Start with a clear hypothesis
The hypothesis should be specific enough to test: "Subscribers who clicked a tutorial link in the last 90 days will have a higher click rate on this feature announcement than subscribers who didn't." Vague hypotheses ("engaged subscribers might respond better") produce uninterpretable results.
Set up the test properly
Split your audience so the test and control groups are comparable. The test group is the segment you're hypothesizing about. The control is everyone else, or a randomly sampled group from the same population. Send the same email to both groups at the same time, changing only the audience. Don't change the subject line, content, or send time simultaneously. If you change two things at once, you won't know which caused the difference.
Determine your success metric before you start
Decide in advance what "the segment performed better" means. Click rate?
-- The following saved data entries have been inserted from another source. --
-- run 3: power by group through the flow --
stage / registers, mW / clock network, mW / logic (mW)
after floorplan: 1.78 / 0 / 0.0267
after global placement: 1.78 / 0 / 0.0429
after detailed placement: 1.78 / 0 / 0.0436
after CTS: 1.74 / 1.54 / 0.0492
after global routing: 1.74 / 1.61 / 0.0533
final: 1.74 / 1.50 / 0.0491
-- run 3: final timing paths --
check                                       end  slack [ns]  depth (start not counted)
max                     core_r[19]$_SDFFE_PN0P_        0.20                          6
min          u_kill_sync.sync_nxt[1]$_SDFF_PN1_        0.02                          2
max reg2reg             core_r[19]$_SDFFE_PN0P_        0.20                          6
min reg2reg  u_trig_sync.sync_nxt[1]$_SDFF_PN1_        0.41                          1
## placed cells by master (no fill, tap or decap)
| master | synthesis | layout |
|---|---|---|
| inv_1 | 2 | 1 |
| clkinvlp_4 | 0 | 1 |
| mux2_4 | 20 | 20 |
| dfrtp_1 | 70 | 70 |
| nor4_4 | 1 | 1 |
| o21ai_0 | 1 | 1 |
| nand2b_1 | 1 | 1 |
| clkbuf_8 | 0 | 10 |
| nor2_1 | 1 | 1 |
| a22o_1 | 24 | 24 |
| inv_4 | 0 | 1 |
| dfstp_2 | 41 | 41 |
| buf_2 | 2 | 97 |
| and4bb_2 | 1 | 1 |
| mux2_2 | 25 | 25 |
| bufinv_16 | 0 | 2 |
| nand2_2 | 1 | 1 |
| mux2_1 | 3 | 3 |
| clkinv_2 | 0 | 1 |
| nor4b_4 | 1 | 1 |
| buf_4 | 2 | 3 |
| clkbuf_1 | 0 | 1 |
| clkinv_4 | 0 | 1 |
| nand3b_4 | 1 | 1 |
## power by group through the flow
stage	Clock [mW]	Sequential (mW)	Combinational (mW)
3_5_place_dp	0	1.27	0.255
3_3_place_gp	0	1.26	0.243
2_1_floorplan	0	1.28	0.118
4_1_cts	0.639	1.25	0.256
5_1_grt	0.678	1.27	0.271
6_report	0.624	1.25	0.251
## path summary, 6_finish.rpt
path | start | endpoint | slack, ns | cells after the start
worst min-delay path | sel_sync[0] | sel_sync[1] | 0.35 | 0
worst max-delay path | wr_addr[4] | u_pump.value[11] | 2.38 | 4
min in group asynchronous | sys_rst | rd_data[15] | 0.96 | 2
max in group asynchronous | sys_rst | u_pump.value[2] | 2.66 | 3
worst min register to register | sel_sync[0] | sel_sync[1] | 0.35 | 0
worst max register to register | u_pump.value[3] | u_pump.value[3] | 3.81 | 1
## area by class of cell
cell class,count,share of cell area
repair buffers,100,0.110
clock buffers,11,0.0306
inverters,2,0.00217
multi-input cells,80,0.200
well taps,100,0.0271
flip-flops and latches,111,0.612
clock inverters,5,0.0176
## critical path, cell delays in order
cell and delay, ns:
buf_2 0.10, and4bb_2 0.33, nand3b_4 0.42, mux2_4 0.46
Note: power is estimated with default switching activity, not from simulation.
==> config.mk <==
export PLATFORM = sky130hd
export DESIGN_NAME = clk_irq_ctrl
export DESIGN_NICKNAME = d
export VERILOG_FILES = /design/src/clk_irq_pkg.sv /design/src/clk_irq_ctrl.sv
export SDC_FILE = /design/constraint.sdc
export NUM_CORES = 1
export LEC_CHECK = 0
export BUFFER_PORTS_ARGS = -buffer_cell sky130_fd_sc_hd__clkbuf_2
export CAP_MARGIN = 20
export CORE_MARGIN = 5
export CORE_UTILIZATION = 41
export DETAILED_ROUTE_END_ITERATION = 10
export PLACE_DENSITY_LB_ADDON = 0.1
export SLEW_MARGIN = 20
export SYNTH_ARGS = -nofsm -noshare
export SYNTH_HDL_FRONTEND = slang
export SYNTH_SLANG_ARGS = --single-unit
==> constraint.sdc <==
create_clock -name clk_sys -period 1.2 [get_ports clk_sys]
set_input_delay 0.12 -clock clk_sys [delete_from_list [all_inputs] [get_ports clk_sys]]
set_output_delay 0.12 -clock clk_sys [all_outputs]
set_load 0.005 [all_outputs]
==> src/clk_irq_pkg.sv <==
// Package for the clock output and interrupt control block.
// Assumes a single 25 MHz system clock and an Avalon-MM register slave.
package clk_irq_pkg;

    // Register word indices; byte address is four times the index
    localparam logic [2:0] INDEX_CLOCK_OUTPUT_CONTROL = 3'h3;
    localparam logic [2:0] INDEX_INTERRUPT_STATUS = 3'h4;
    localparam logic [2:0] INDEX_INTERRUPT_ENABLE = 3'h5;
    localparam int ADDR_W = 5;

    // Bus response codes
    localparam logic [1:0] RESP_OKAY = 2'h0;
    localparam logic [1:0] RESP_SLAVE_ERROR = 2'h2;

    localparam logic [7:0] RESET_VALUE = 8'h00;
    localparam logic [7:0] CONTROL_WRITE_MASK = 8'hbf;

    // Clock output control bit positions
    localparam int BIT_SOURCE_SELECT = 7;
    localparam int BIT_TEN_MHZ = 5;
    localparam int BIT_EIGHT_CLK = 4;
    localparam int BIT_EIGHT_FRAME = 3;
    localparam int BIT_FOUR_CLK = 2;
    localparam int BIT_FOUR_FRAME = 1;
    localparam int BIT_TWO_CLK = 0;

    // Interrupt status / enable bit positions
    localparam int BIT_MSG_RX_FIFO_ERROR = 7;
    localparam int BIT_MSG_RX_LEVEL = 6;
    localparam int BIT_MSG_TX = 5;
    localparam int BIT_TONE_MODEM_TX = 4;
    localparam int BIT_ENERGY_B = 3;
    localparam int BIT_ENERGY_A = 2;
    localparam int BIT_CONFERENCE_OVERFLOW = 1;
    localparam int BIT_MISSING_CLOCK = 0;
    localparam int NUM_SOURCES = 8;

    typedef enum logic [1:0] {
        REF_FOUR_MHZ = 2'b00,
        REF_EIGHT_MHZ = 2'b01,
        REF_EIGHT_NO_FRAME = 2'b10,
        REF_SIXTEEN_MHZ = 2'b11
    } clock_ref_type;

    // Timing configuration held outside the block
    typedef struct packed {
        logic synth_enable;
        logic synth_clock_select;
        clock_ref_type clock_reference_select;
    } timing_cfg_type;

    // Pin enables and timing sources
    typedef struct packed {
        logic ten_mhz_clock_out;
        logic eight_mhz_clock_pin;
        logic eight_mhz_frame_out;
        logic four_mhz_clock_pin;
        logic four_mhz_frame_out;
        logic two_mhz_clock_pin;
    } pin_oe_type;

    typedef struct packed {
        logic outgoing_from_synth;
        logic expansion_from_synth;
    } timing_src_type;

endpackage

==> src/clk_irq_ctrl.sv <==
// Clock output gating and interrupt status/enable registers.
// Assumes sources pulse on clk_sys, timing config arrives on clk_sys.
//
// Register access over Avalon-MM was chosen for this implementation.
`timescale 1ns/1ps

// Function
// - Synth enabled and source bit set: outgoing timing from synthesizer.
// - Source bit clear or synth off, reference not four MHz: outgoing timing from input reference.
// - Four MHz reference forces expansion and outgoing timing from synthesizer.
// - Ten MHz output driven only with its enable and synth enabled.
// - Eight MHz clock pin driven only with enable and reference code not 01 (eight MHz).
// - Eight kHz frame driven only with enable and reference code not 01 (eight MHz).
// - Four MHz clock, four MHz frame, two MHz clock follow their enables.
// - Bit 7 receive FIFO error, bit 6 receive length or level reached.
// - Bit 5 flags message transmit FIFO empty, 3/4 empty or done.
// - Bit 4 flags tone modem memory empty or transmission ended.
// - Bits 3 and 2 flag energy detectors B and A.
// - Bit 1 flags conference accumulator overflow.
// - Bit 0 flags missing eight MHz input; monitored only when enabled.
// - Status register is read only and cleared by a read.
// - Enabled status bits drive the active-low interrupt output.
// - Disabled bits other than bit 0 still set and read but do not assert interrupt.
// - All three registers reset to zero; outputs off, interrupts disabled.
// - Synth enable gates the ten MHz output.
// - Reference codes: 00 four, 01 eight, 10 eight no frame, 11 sixteen.
module clk_irq_ctrl
    import clk_irq_pkg::*;
(
    // Clock and reset
    input wire logic clk_sys,
    input wire logic rst,
    // Avalon-MM slave
    input wire logic [ADDR_W-1:0] avs_address,
    input wire logic avs_read,
    input wire logic avs_write,
    input wire logic [31:0] avs_writedata,
    output logic [31:0] avs_readdata,
    output logic avs_waitrequest,
    output logic [1:0] avs_response,
    // Timing configuration from the timing control register
    input wire timing_cfg_type timing_cfg,
    // Interrupt source pulses, one per status bit
    input wire logic [NUM_SOURCES-1:0] irq_source,
    // Outputs
    output pin_oe_type pin_oe,
    output timing_src_type timing_src,
    output logic irq_n
);

    logic [7:0] control_ff;
    logic [7:0] status_ff;
    logic [7:0] enable_ff;
    logic [31:0] readdata_ff;
    logic waitrequest_ff;
    logic [1:0] response_ff;
    pin_oe_type pin_oe_ff;
    timing_src_type timing_src_ff;
    logic irq_n_ff;

    logic access_done;
    logic [2:0] reg_index;
    logic word_ok;
    logic mapped;
    logic status_read;
    logic [NUM_SOURCES-1:0] event_in;
    logic [7:0] nxt_readdata;
    logic control_write;
    logic enable_write;
    logic ref_is_four;
    logic ref_is_eight;
    logic nxt_irq_n;
    logic nxt_ten_oe;
    logic nxt_eight_clk_oe;
    logic nxt_eight_frame_oe;
    logic nxt_four_clk_oe;
    logic nxt_four_frame_oe;
    logic nxt_two_clk_oe;
    logic nxt_outgoing_synth;
    logic nxt_expansion_synth;

    // Each access answers one cycle after it is raised
    assign access_done = (avs_read || avs_write) && waitrequest_ff;
    assign reg_index = avs_address[ADDR_W-1:2];
    assign word_ok = (avs_address[1:0] == 2'b00);
    assign mapped = word_ok && (reg_index == INDEX_CLOCK_OUTPUT_CONTROL
        || reg_index == INDEX_INTERRUPT_STATUS || reg_index == INDEX_INTERRUPT_ENABLE);
    assign status_read = access_done && avs_read && word_ok
        && reg_index == INDEX_INTERRUPT_STATUS;
    assign control_write = access_done && avs_write && word_ok
        && reg_index == INDEX_CLOCK_OUTPUT_CONTROL;
    assign enable_write = access_done && avs_write && word_ok
        && reg_index == INDEX_INTERRUPT_ENABLE;
    assign ref_is_four = timing_cfg.clock_reference_select == REF_FOUR_MHZ;
    assign ref_is_eight = timing_cfg.clock_reference_select == REF_EIGHT_MHZ;
    assign nxt_irq_n = ~|(status_ff & enable_ff);

    always_ff @(posedge clk_sys)
    begin
        if (rst)
        begin
            waitrequest_ff <= 1'b1;
        end
        else
        begin
            waitrequest_ff <= ~access_done;
        end
    end

    always_ff @(posedge clk_sys)
    begin
        if (rst)
        begin
            response_ff <= RESP_OKAY;
        end
        else if (access_done)
        begin
            response_ff <= mapped ? RESP_OKAY : RESP_SLAVE_ERROR;
        end
    end

    always_comb
    begin
        nxt_readdata = 8'h00;
        if (word_ok)
        begin
            if (reg_index == INDEX_CLOCK_OUTPUT_CONTROL)
            begin
                nxt_readdata = control_ff & CONTROL_WRITE_MASK;
            end
            else if (reg_index == INDEX_INTERRUPT_STATUS)
            begin
                nxt_readdata = status_ff;
            end
            else if (reg_index == INDEX_INTERRUPT_ENABLE)
            begin
                nxt_readdata = enable_ff;
            end
        end
    end

    always_ff @(posedge clk_sys)
    begin
        if (rst)
        begin
            readdata_ff <= 32'h0000_0000;
        end
        else if (access_done && avs_read)
        begin
            readdata_ff <= {24'h000000, nxt_readdata};
        end
    end

    // Control register; bit 6 never stored
    always_ff @(posedge clk_sys)
    begin
        if (rst)
        begin
            control_ff <= RESET_VALUE;
        end
        else if (control_write)
        begin
            control_ff <= avs_writedata[7:0] & CONTROL_WRITE_MASK;
        end
    end

    always_ff @(posedge clk_sys)
    begin
        if (rst)
        begin
            enable_ff <= RESET_VALUE;
        end
        else if (enable_write)
        begin
            enable_ff <= avs_writedata[7:0];
        end
    end

    // Status bits: set wins over clear-on-read; missing clock only when monitored
    generate
        for (genvar i = 0; i < NUM_SOURCES; i++)
        begin : g_status
            if (i == BIT_MISSING_CLOCK)
            begin : g_mon
                assign event_in[i] = irq_source[i] && enable_ff[i];
            end
            else
            begin : g_src
                assign event_in[i] = irq_source[i];
            end
            always_ff @(posedge clk_sys)
            begin
                if (rst)
                begin
                    status_ff[i] <= 1'b0;
                end
                else if (event_in[i])
                begin
                    status_ff[i] <= 1'b1;
                end
                else if (status_read)
                begin
                    status_ff[i] <= 1'b0;
                end
            end
        end
    endgenerate

    always_ff @(posedge clk_sys)
    begin
        if (rst)
        begin
            irq_n_ff <= 1'b1;
        end
        else
        begin
            irq_n_ff <= nxt_irq_n;
        end
    end

    // Ten MHz output needs the synthesizer running
    always_comb
    begin
        if (!control_ff[BIT_TEN_MHZ])
        begin
            nxt_ten_oe = 1'b0;
        end
        else if (!timing_cfg.synth_enable)
        begin
            nxt_ten_oe = 1'b0;
        end
        else
        begin
            nxt_ten_oe = 1'b1;
        end
    end

    always_comb
    begin
        if (!control_ff[BIT_EIGHT_CLK])
        begin
            nxt_eight_clk_oe = 1'b0;
        end
        else if (ref_is_eight)
        begin
            nxt_eight_clk_oe = 1'b0;
        end
        else
        begin
            nxt_eight_clk_oe = 1'b1;
        end
    end

    always_comb
    begin
        if (!control_ff[BIT_EIGHT_FRAME])
        begin
            nxt_eight_frame_oe = 1'b0;
        end
        else if (ref_is_eight)
        begin
            nxt_eight_frame_oe = 1'b0;
        end
        else
        begin
            nxt_eight_frame_oe = 1'b1;
        end
    end

    // Plain enables follow their control bits
    always_comb
    begin
        if (control_ff[BIT_FOUR_CLK])
        begin
            nxt_four_clk_oe = 1'b1;
        end
        else
        begin
            nxt_four_clk_oe = 1'b0;
        end
    end

    always_comb
    begin
        if (control_ff[BIT_FOUR_FRAME])
        begin
            nxt_four_frame_oe = 1'b1;
        end
        else
        begin
            nxt_four_frame_oe = 1'b0;
        end
    end

    always_comb
    begin
        if (control_ff[BIT_TWO_CLK])
        begin
            nxt_two_clk_oe = 1'b1;
        end
        else
        begin
            nxt_two_clk_oe = 1'b0;
        end
    end

    // Timing source: four MHz reference forces the synthesizer
    always_comb
    begin
        if (ref_is_four)
        begin
            nxt_outgoing_synth = 1'b1;
        end
        else if (timing_cfg.synth_enable && control_ff[BIT_SOURCE_SELECT])
        begin
            nxt_outgoing_synth = 1'b1;
        end
        else
        begin
            nxt_outgoing_synth = 1'b0;
        end
    end

    always_comb
    begin
        if (ref_is_four)
        begin
            nxt_expansion_synth = 1'b1;
        end
        else if (timing_cfg.synth_enable && control_ff[BIT_SOURCE_SELECT])
        begin
            nxt_expansion_synth = 1'b1;
        end
        else
        begin
            nxt_expansion_synth = 1'b0;
        end
    end

    always_ff @(posedge clk_sys)
    begin
        if (rst)
        begin
            pin_oe_ff <= '0;
            timing_src_ff <= '0;
        end
        else
        begin
            pin_oe_ff.ten_mhz_clock_out <= nxt_ten_oe;
            pin_oe_ff.eight_mhz_clock_pin <= nxt_eight_clk_oe;
            pin_oe_ff.eight_mhz_frame_out <= nxt_eight_frame_oe;
            pin_oe_ff.four_mhz_clock_pin <= nxt_four_clk_oe;
            pin_oe_ff.four_mhz_frame_out <= nxt_four_frame_oe;
            pin_oe_ff.two_mhz_clock_pin <= nxt_two_clk_oe;
            timing_src_ff.outgoing_from_synth <= nxt_outgoing_synth;
            timing_src_ff.expansion_from_synth <= nxt_expansion_synth;
        end
    end

    assign avs_readdata = readdata_ff;
    assign avs_waitrequest = waitrequest_ff;
    assign avs_response = response_ff;
    assign pin_oe = pin_oe_ff;
    assign timing_src = timing_src_ff;
    assign irq_n = irq_n_ff;

endmodule

; ---- Yosys cells after proc, flatten, opt, wreduce, memory -nomap -nowiden
; Index checks and enable logic that the tools add are counted.
[word_totals]
in_bits = 53
word_cells = 80
reg_bits = 42
out_inout_bits = 44
[classes]
n_reduce_logical = 29
mux = 21
n_eq_ne = 4
n_bitwise = 5
[ops]
columns = cell, count
row1 = two-way mux 8 bit, 4
row2 = two-way mux 1 bit, 16
row3 = nonzero test 2 bit, 8
row4 = logical AND 1 bit, 11
row5 = bitwise AND 8 bit, 1
row6 = OR reduction 8 bit, 1
row7 = "equality test 3 bit, second input constant", 2
row8 = OR reduction 2 bit, 3
row9 = zero test 2 bit, 2
row10 = inverter 1 bit, 4
row11 = "equality test 3 x 2 -> 1 bit, second input constant", 1
row12 = logical OR 1 bit, 3
row13 = "equality test 2 x 1 -> 1 bit, second input constant", 1
row14 = two-way mux 2 bit, 1
row15 = zero test 1 bit, 1

; ---- Logic depth before layout (Yosys ltp)
[logic_depth]
ltp_word = 7
ltp_mapped = 5
mapped_depth_nobuf = 3

; ---- Worst setup path before layout
; OpenSTA, ideal clock, no wires.
[synth_timing]
path_kind = register -> register
startpoint = register waitrequest_ff (netlist: avs_waitrequest)
endpoint = register readdata_ff[6] (netlist: avs_readdata[6])
required_ns = 1.130
period_less_slack_ns = 1.203
path_stages_with_launch = 5
path_buffers = 1
t_arrival_ns = 1.132
setup_ns = 0.070
slack_ns = -0.003
cell_sequence = dfxtp_1 > nand4bb_1 > buf_2 > or3_1 > a21oi_1
[synth_between]
elab_chain_cells = 2
[synth_rtl]
columns = item, line
row1 = "start, declared", clk_irq_ctrl.sv:55  ; logic waitrequest_ff;
row2 = "start signal, assigned", clk_irq_ctrl.sv:106  ; waitrequest_ff <= ~access_done;
row3 = logical AND 1 bit, clk_irq_ctrl.sv:83  ; assign access_done = (avs_read || avs_write) && waitrequest_ff;
row4 = logical AND 1 bit, clk_irq_ctrl.sv:148  ; else if (access_done && avs_read)
row5 = "end signal, assigned", clk_irq_ctrl.sv:150  ; readdata_ff <= {24'h000000, nxt_readdata};
row6 = "end, declared", clk_irq_ctrl.sv:54  ; logic [31:0] readdata_ff;
; No other way between the ends.
; A chain may end at the register's enable or synchronous reset.

; ---- Worst setup path in the final report
[layout_timing]
startpoint = register enable_ff[1]
endpoint = register readdata_ff[1] (netlist: avs_readdata[1])
[layout_between]
elab_chain_cells = 4
[layout_rtl]
columns = item, line
row1 = "start, declared", clk_irq_ctrl.sv:53  ; logic [7:0] enable_ff;
row2 = "start signal, assigned", clk_irq_ctrl.sv:175  ; enable_ff <= avs_writedata[7:0];
row3 = two-way mux 8 bit, clk_irq_ctrl.sv:135  ; else if (reg_index == INDEX_INTERRUPT_ENABLE)
row4 = two-way mux 8 bit, clk_irq_ctrl.sv:131  ; else if (reg_index == INDEX_INTERRUPT_STATUS)
row5 = two-way mux 8 bit, clk_irq_ctrl.sv:127  ; if (reg_index == INDEX_CLOCK_OUTPUT_CONTROL)
row6 = two-way mux 8 bit, clk_irq_ctrl.sv:125  ; if (word_ok)
; No other way between the ends.

==> results_dict.tcl <==
set metrics [dict create \
    crit_chain "and4b_1, a211o_1, a32o_1" \
    htreeDepth 2 \
    setup_viol 0 \
    clock_latency_ns 0.29 \
    wl_per_cell_um 14.4 \
    power.density_nw_per_um2 1180 \
    syn_area_per_cell_um2 9.08 \
    wirelength_um 4790 \
    ios 97 \
    cp_data_required_time_ns 1.39 \
    min_period_ns 1.14 \
    final_common_cell "clkbuf_2" \
    postRouteAntennaNets 0 \
    clock_path_buffers 2 \
    cts_tree "done" \
    met3_usage 0.0454 \
    layout.cells.non_filler 332 \
    grt_pass1_vias 1532 \
    vias 1712 \
    path_delay_family "compound AO/OA/AOI/OAI gates" \
    final_cell_mix "46 x clkbuf_2, 39 x dfxtp_1, 26 x a21oi_1" \
    fp.dieArea_um2 6290 \
    cts-buffers-inserted 5 \
    final_area_um2 2410 \
    clk_pin_slew_ns 0.07 \
    crit_arrival_ns 1.33 \
    syn2layout_area_growth_pct 22.4 \
    synth_area_um2 1970 \
    antenna_found_initial 0 \
    dr.pass1.iters 4 \
    ctsHoldBuffers 0 \
    seqCellArea_um2 826 \
    tns_ns 0 \
    fin_util 0.514 \
    synthArstFlopShare 0 \
    fillCellCount 462 \
    yosysSeqAreaShare 0.417 \
    synthFlopType "dfxtp_1" \
    crit_path_start_kind "flop" \
    initial_core_util 0.420 \
    detail_route.vias_per_cell 5.16 \
    fp.dieW_um 79.3 \
    synth_edf_count 0 \
    fin_crit_sh 0.954 \
    layout-drive-gt1-share 0.306 \
    drc_errors 0 \
    final_nets 330 \
    status "finished, final reports clean" \
    drv_cap 0 \
    peakVddDrop_mv 0.553 \
    grt_max_degree 23 \
    fp.dieH_um 79.3 \
    grt_pass1_wl_um 7510 \
    place_inst 324 \
    path_buf_inv 0 \
    gr-usage-all-layers 0.155 \
    end_kind "flop" \
    slowest_stage "dfxtp_2" \
    ys_types 36 \
    drt_iter0_markers 149 \
    worst_path_largest_cell_delay_ns 0.33 \
    grtUsageMet2 0.225 \
    multi_input_area_um2 945 \
    ys_warn_count 0 \
    ys_ff_latch 41 \
    fp-row-count 25 \
    skew_ns 0.00498 \
    power.total_mw 2.85 \
    synth_cells 217 \
    gr-usage-met1 0.220 \
    max_freq_mhz 874 \
    slew_viol_final 0 \
    p_leak_nw 1.11 \
    dpl_cell_area_um2 2260 \
    path_class "reg -> reg" \
    gp_congestion 0.809 \
    cts.sinks 41 \
    post_cts_buffers 0 \
    hold_path.class "in -> reg" \
    grt.busiest_layer "met2" \
    cts_root_buffer "clkbuf_8" \
    finalHoldViolCount 0 \
    grt_overflow 0 \
    dp_hpwl_um 3730 \
    diodes 0 \
    critPathMaxFanout 3 \
    core_um2 4690 \
    port_buffers 46 \
]
## layer usage
layer	part of all wire	vias up
met5	0	-
met4	0.0094	0
met3	0.072	5
met2	0.44	59
met1	0.47	799
li1	-	849
## stage by stage
stage          hold slack (ns)  setup WS, ns
5_1_grt                 0.0413       -0.0173
6_report                0.0369        0.0556
2_1_floorplan            0.249        0.0515
4_1_cts                 0.0292        0.0262
3_5_place_dp             0.346        -0.104
3_3_place_gp             0.339       -0.0925
## worst register-to-register path, cell delays in order (launching register included)
cell     delay [ns]
dfxtp_2        0.33
and4b_1        0.18
a211o_1        0.28
a32o_1         0.25
## layout make-up
| class | count | share of cell area |
|---|---|---|
| repair buffers | 69 | 0.177 |
| clock inverters | 1 | 0.0124 |
| multi-input cells | 152 | 0.392 |
| clock buffers | 7 | 0.0358 |
| well taps | 54 | 0.0280 |
| flip-flops and latches | 41 | 0.342 |
| inverters | 8 | 0.0124 |
## registers in the layout, indices dropped and copies added (netlist names)
signal           flops
avs_response         1
control_ff           7
irq_n                1
pin_oe               6
enable_ff            8
avs_readdata         8
timing_src           1
status_ff            8
avs_waitrequest      1
## where the power goes
group          internal [mW]  leakage, nW  total [mW]  switching, mW
clock                  0.678       0.0585        1.13          0.452
sequential              1.39        0.334        1.42         0.0277
combinational          0.135        0.719       0.298          0.163
total                   2.20         1.11        2.85          0.643
## timing repair
item,CTS,global route
gates cloned,0,0
endpoints found under the setup margin,7,27
gates resized for setup,1,8
pin swaps,0,1
## cell families (layout without fill, tap and decap cells)
group | count (synthesis) | count (layout) | share of synthesized area
compound gates | 71 | 71 | 0.222
simple gates | 55 | 55 | 0.189
buf+inv | 48 | 85 | 0.166
flops | 41 | 41 | 0.417
other cells | 1 | 25 | 0.00190
mux | 1 | 1 | 0.00508
## worst paths after layout
path	startpoint	end	slack (ns)	cells past startpoint
max	enable_ff[1]	avs_readdata[1]	0.06	3
min	irq_source[5]	status_ff[5]	0.04	3
max reg2reg	enable_ff[1]	avs_readdata[1]	0.06	3
min reg2reg	avs_readdata[6]	avs_readdata[6]	0.46	2
## synth_stat cells (all sizes together) (4+ instances only)
cell type | number | area, um^2
a21oi | 27 | 135
nand2b | 8 | 52.6
clkbuf | 7 | 46.3
a32o | 7 | 70.1
dfxtp | 41 | 821
inv | 8 | 30.0
nand3 | 15 | 75.1
a211o | 7 | 61.3
and4b | 7 | 70.1
buf | 32 | 238
a22oi | 5 | 37.5
o21ai | 23 | 115
nor2 | 4 | 15.0
Power figures use the tool's default switching activity.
Revenue? Conversion rate? Choosing your metric after you see results is a common error that produces misleading conclusions. If you planned to measure click rate and then switch to open rate because open rate looks better, the test is compromised.
Wait for enough data
Check whether your segment and control groups are large enough to reach statistical significance at your expected effect size. If each group has 500 subscribers and you're expecting a 2 percentage point difference in click rate, that's probably not enough data for a reliable conclusion. Either run the test longer, combine it across multiple sends, or accept that you'll only get directional signal rather than confirmed significance.
If you consistently test segmentation hypotheses this way, you build real knowledge about what drives your specific audience, which compounds over time into a more effective sending program.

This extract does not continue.